PostgreSQL主备切换

前言

PostgreSQL双节点高可用构架中，如果主库宕机或挂了，高可用系统会提升备库为新主库对外继续服务。对于原主库的处理，可以删掉后重搭新备库，也可以降级为备库继续服务。

触发方式

PostgreSQL热备(HOT-Standby)如果主库出现异常，备库如何激活，来替换主库工作，有2种方式可以选择

备库配置文件 recovery.conf 中有配置项 trigger_file ，它是激活从库的触发文件，当它存在就会激活从库。
在备库上执行 pg_ctl promote 命令激活。

文件触发

如果备库配置文件 recovery.conf 配置项 trigger_file 不为空，例如：

1	trigger_file = '/var/lib/pgsql/10/data/trigger_standby'

创建文件/var/lib/pgsql/10/data/trigger_standby，就可以激活备库。
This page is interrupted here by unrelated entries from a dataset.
--- src/rtl/noc_pkg.sv ---
// noc_pkg: packet info codes, packet field offsets and the adapter FSM state type.
package noc_pkg;
  localparam int INFO_CONFIG    = 1;
  localparam int INFO_CALC      = 2;
  localparam int INFO_BCAST     = 3;
  localparam int INFO_FIN_BCAST = 4;
  localparam int INFO_FIN_COMP  = 5;

  typedef enum logic [1:0] {ST_IDLE, ST_CALC, ST_DRAIN} state_t;

  function automatic int addr_lsb(input int dw);
    return dw;
  endfunction

  function automatic int info_lsb(input int aw, input int dw);
    return aw + dw;
  endfunction
endpackage

--- src/rtl/ni_out_fifo.sv ---
// ni_out_fifo: dual-write single-read packet queue; a write finding no free slot is dropped.
module ni_out_fifo #(
  parameter int W = 36,
  parameter int DEPTH = 4,
  localparam int AW = $clog2(DEPTH)
) (
  input  logic          clk,
  input  logic          rst,
  input  logic          we0,
  input  logic [W-1:0]  d0,
  input  logic          we1,
  input  logic [W-1:0]  d1,
  input  logic          re,
  output logic [W-1:0]  head,
  output logic [AW:0]   count
);
  logic [W-1:0] mem [DEPTH];
  logic [AW-1:0] wr, rd;
  logic [AW:0] free;
  logic acc0, acc1;

  // Space is judged on the occupancy at the start of the cycle; a same-cycle read does not free a slot.
  always_comb begin
    free = (AW+1)'(DEPTH) - count;
    acc0 = we0 && free != '0;
    acc1 = we1 && free > (AW+1)'(acc0);
  end

  assign head = mem[rd];

  always_ff @(posedge clk) begin
    if (acc0) mem[wr] <= d0;
    if (acc1) mem[wr + AW'(acc0)] <= d1;
  end

  always_ff @(posedge clk or negedge rst)
    if (!rst) begin
      wr <= '0;
      rd <= '0;
      count <= '0;
    end else begin
      wr <= wr + AW'(acc0) + AW'(acc1);
      rd <= rd + AW'(re);
      count <= count + (AW+1)'(acc0) + (AW+1)'(acc1) - (AW+1)'(re);
    end
endmodule
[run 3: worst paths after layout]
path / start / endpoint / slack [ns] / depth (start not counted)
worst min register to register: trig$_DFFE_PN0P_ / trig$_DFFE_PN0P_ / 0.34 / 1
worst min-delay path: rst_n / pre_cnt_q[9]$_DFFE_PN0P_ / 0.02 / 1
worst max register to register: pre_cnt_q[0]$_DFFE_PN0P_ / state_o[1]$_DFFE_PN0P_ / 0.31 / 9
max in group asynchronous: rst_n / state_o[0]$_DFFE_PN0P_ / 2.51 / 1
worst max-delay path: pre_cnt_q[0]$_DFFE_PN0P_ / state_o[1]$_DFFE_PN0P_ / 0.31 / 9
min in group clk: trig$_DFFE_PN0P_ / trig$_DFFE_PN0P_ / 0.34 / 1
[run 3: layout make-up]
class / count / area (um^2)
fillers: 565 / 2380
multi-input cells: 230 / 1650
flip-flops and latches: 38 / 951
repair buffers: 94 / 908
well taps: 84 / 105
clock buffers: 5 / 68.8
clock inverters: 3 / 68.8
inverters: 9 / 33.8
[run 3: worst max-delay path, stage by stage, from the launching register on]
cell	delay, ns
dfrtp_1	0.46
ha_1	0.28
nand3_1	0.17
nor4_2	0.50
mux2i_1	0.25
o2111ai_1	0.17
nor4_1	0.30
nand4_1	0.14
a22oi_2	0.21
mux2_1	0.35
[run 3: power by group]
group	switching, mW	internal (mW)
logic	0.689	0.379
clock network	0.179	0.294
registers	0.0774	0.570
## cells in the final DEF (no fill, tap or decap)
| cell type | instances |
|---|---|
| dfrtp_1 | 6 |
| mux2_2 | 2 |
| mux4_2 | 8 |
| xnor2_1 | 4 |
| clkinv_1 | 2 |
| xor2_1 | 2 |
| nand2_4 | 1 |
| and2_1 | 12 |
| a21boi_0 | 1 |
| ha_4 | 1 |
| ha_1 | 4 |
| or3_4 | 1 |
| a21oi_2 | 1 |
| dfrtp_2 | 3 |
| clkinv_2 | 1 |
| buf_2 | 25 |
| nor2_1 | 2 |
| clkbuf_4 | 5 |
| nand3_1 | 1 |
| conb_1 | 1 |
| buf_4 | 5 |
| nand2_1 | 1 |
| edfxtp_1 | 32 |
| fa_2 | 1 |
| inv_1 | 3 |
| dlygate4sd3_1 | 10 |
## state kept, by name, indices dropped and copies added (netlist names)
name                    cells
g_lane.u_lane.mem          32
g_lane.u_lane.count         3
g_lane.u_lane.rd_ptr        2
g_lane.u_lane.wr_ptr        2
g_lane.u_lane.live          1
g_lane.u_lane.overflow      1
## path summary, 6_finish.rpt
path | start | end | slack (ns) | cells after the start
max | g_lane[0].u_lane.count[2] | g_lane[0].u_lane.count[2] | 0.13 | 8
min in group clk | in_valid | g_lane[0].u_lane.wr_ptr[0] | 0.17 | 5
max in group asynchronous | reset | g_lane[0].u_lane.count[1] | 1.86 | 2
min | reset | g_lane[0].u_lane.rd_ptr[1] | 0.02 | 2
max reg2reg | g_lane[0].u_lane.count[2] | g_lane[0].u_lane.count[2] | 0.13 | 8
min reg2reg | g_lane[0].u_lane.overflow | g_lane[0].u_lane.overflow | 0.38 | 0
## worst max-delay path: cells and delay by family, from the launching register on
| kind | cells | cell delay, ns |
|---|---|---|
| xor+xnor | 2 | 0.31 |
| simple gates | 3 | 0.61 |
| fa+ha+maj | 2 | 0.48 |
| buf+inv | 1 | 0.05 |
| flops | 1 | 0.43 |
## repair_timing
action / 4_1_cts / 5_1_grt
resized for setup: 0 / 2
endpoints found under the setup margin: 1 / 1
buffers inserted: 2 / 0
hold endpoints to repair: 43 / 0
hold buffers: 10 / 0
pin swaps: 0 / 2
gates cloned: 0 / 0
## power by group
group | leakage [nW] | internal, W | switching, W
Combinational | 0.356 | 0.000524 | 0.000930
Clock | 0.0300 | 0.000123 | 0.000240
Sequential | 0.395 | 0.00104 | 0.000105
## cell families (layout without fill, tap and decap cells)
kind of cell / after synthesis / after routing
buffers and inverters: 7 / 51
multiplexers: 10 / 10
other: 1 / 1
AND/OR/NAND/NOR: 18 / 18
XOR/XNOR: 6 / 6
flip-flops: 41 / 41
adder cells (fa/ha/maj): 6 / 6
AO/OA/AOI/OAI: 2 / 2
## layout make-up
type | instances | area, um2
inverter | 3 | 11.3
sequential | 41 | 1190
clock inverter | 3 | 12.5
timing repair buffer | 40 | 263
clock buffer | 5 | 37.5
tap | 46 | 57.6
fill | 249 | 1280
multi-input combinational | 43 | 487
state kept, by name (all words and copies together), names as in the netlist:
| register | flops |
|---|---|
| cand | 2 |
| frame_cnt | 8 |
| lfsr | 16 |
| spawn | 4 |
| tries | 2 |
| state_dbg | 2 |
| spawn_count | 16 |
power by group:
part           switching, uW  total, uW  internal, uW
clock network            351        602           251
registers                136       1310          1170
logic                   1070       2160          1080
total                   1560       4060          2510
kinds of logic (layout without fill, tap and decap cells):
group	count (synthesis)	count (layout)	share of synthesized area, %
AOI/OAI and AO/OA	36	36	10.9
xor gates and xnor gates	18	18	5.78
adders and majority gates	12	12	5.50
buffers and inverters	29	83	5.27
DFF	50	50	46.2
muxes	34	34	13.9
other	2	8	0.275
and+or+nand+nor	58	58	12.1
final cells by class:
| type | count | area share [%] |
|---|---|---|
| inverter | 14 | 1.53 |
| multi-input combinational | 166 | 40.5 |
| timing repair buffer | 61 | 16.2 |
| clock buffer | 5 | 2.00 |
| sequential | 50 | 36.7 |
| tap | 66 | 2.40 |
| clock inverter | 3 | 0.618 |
1	$ touch /var/lib/pgsql/10/data/trigger_standby

命令触发

在备库上执行命令 pg_ctl promote 就可以激活备库。

1	$ pg_ctl promote

主备切换

状态标识

数据字典表pg_stat_replication 、命令 pg_controldata、进程、自带的函数 pg_is_in_recovery() 都可以区别或判断实例的主备状态。

主库标识 in production

1 2	$ pg_controldata \| grep 'Database cluster state' Database cluster state: in production

备库标识 in archive recovery

1 2	$ pg_controldata \| grep 'Database cluster state' Database cluster state: in archive recovery

关闭主库

在主库执行 pg_ctl stop 模拟主库宕机。

1
2
3

$ pg_ctl stop
waiting for server to shut down.... done
server stopped

这时备库日志会报错，提示 primary 主库连接不上

$ tailf /var/lib/pgsql/10/data/log/postgresql-Tue.log
		TCP/IP connections on port 5432?
2019-08-06 18:00:19.399 CST [21594] FATAL:  could not connect to the primary server: could not connect to server: Connection refused
		Is the server running on host "192.168.1.2" and accepting

激活备库

在备库执行 pg_ctl promote 激活备库

1
2
3

$ pg_ctl promote
waiting for server to promote.... done
server promoted

备库激活后可以插入数据，变为可读写。这时配置文件 recovery.conf 变为 recovery.done。

备库被激活，标识变为 in production

1
2
3

$ pg_controldata | grep 'Database cluster state'
Database cluster state:               in production
-bash-4.2$

此时备库已被激活，可以读写

1 2	postgres=# create database test; CREATE DATABASE

重做备库

将宕机原主库修复好后，重新作为新主库的备库

前期准备

编辑新主库认证文件 pg_hba.conf，新增对原主库的认证方式，如果存在可以跳过此步骤。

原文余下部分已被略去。